# Strike, grêve, ...



## ThomasK

I suddenly noticed that the origins of the translations of the verb/concept 'to strike' are quite different in languages. 

I just give the Dutch here, with some comment, and I add the English/ German/ French without: 
- Dutch *staken* (lit. to stop, to cease, but used without an object when meaning 'to strike' --> _staakt-het-vuren_ (ceasefire), _de werkzaamheden staken_ (to stop the activities [for some time])
- E *to strike*
- German: *streiken*
- F : *être en grêve*
-

There is a thread about striking, but it does not refer to the origin (metaphorical, ...) of the word. ;-)


----------



## apmoy70

In Greek:
«Απεργία» (aper'ʝia _f._); prefix and preposition «ἀπὸ» (ā'pŏ)-->_from, asunder, away, off, finishing, completing, ceasing from, back again_ + neuter noun «ἔργον» ('ĕrgŏn)-->_work, deed, action_; PIE base *werg-, _to work_; «απεργία» lit. the "ceasing from work". Derivatives: «απεργώ» (aper'ɣo)-->_to strike_, «απεργός, -ός» (aper'ɣos _m./f._)-->_striker_. 
PS: The structure of joining together the prefix «ἀπὸ» + verb, in order to express completion or ceasing of an action is common in Greek, i.e. «ἀπὸ» (ā'pŏ) + «ἔχω» ('ĕxō)-->_to have_, gives «απέχω» (a'pexo)-->_to hold oneself off, abstain, desist off_.


----------



## ThomasK

Thanks, A. An interesting one I picked out at the other thread, is the Japanese 
ストライキ [_sutoraiki],_ which seems to be/ sounds very Japanese, but : 



> Uninterestingly, it is a phonetic approximation of the English _*strike*_.
> 
> The physical collision between two objects (eg, a bat and a ball) uses the same English word but in a different approximation; _sutoraik*u*_.


 
Of course, that reminds us of the fact that strikes depend on modern industry, I guess: in a cultural-historic perspective one could only go on strike within the legal context of 'paid labour', I guess.


----------



## Orlin

Bosnian/Croatian/Serbian _štrajk _(n.), seems to be a Germanism.


----------



## ThomasK

Too bad, but while re-reading the other thread, I came across some interesting/ funny explanation of Galician _*folgar*_: 



> "In medieval times, when Portuguese and Galician were one only language, _folgar _meant "to frolic", from the Latin _follicare, _which is the root of modern Spanish words such as _holgazán _(lazybones) and _follar_ (a step further from just a mere frolic) ."


 
I note that in Spanish it is translated as _*huelga* (f) [hacer huelga, estar en huelga], whereas _Galician uses _*folga* (f) [facer folga, estar en folga_], Asturian _*fuelga*_, which seems very similar. 

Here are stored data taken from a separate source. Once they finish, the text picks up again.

`config.mk`:
```
export PLATFORM = sky130hd
export DESIGN_NAME = rxr_engine
export DESIGN_NICKNAME = d
export VERILOG_FILES = /design/src/rtl/rxr_pkg.sv /design/src/rtl/rxr_desc_ram.sv /design/src/rtl/rxr_ring_ctrl.sv /design/src/rtl/rxr_engine.sv
export SDC_FILE = /design/constraint.sdc
export NUM_CORES = 2
export LEC_CHECK = 0
export ABC_CLOCK_PERIOD_IN_PS = 12800
export BUFFER_PORTS_ARGS = -buffer_cell sky130_fd_sc_hd__clkbuf_2
export CORE_ASPECT_RATIO = 0.75
export CORE_UTILIZATION = 45
export CTS_BUF_LIST = sky130_fd_sc_hd__clkbuf_8
export DETAILED_ROUTE_END_ITERATION = 7
export PLACE_DENSITY = 0.69
export SLEW_MARGIN = 5
export SYNTH_ARGS = -nofsm -noshare
export SYNTH_HDL_FRONTEND = slang
export SYNTH_SLANG_ARGS = --single-unit
```
`constraint.sdc`:
```
create_clock -name clk -period 12.8 [get_ports clk]
set_input_delay 1.92 -clock clk [delete_from_list [all_inputs] [get_ports clk]]
set_output_delay 1.92 -clock clk [all_outputs]
set_load 0.005 [all_outputs]
```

Finnish uses *Lakko*, based on the verb "lakata" (to stop or to finish), so I read.


----------



## rusita preciosa

Russian: забастовка /zabastovka/ - seems to be related to Italian "basta!".


----------



## Saluton

Russian: to strike - *ударять/ударить* (udar*ya*t'/ud*a*rit', imperfective/perfective). It comes from the noun *удар* (ud*a*r) - strike, hit.
"Originates from a Common Slavonic form. Other words coming from the same form: Old Russian, Old Slavonic *оударити* (Greek *κρούειν*), Ukrainian *уда́р*, *ударити*, Czech *úder*, *udeřit*. Connected with *драть* (drat' - "tear, tear off, scrape"), *раздор* (razdor - "enmity, disagreement"); reflects Indoeuropean **dōr-*; compare: Greek *δῆρις* "argument", Ancient Indian *dāras* "crack, chink, hole", *dr̥ṇā́ti* "he splits apart"." That's about all there is to be found, I suppose.


----------



## Favara

*Catalan:
*Strike = _vaga
_To strike = _fer vaga
_
From _vagar _(to be idle), itself from Latin _vacare_ (same meaning), ultimately from _vacuus_ (empty).


----------



## rusita preciosa

Saluton said:


> Russian: to strike - *ударять/ударить* (udar*ya*t'/ud*a*rit', imperfective/perfective). It comes from the noun *удар* (ud*a*r) - strike, hit.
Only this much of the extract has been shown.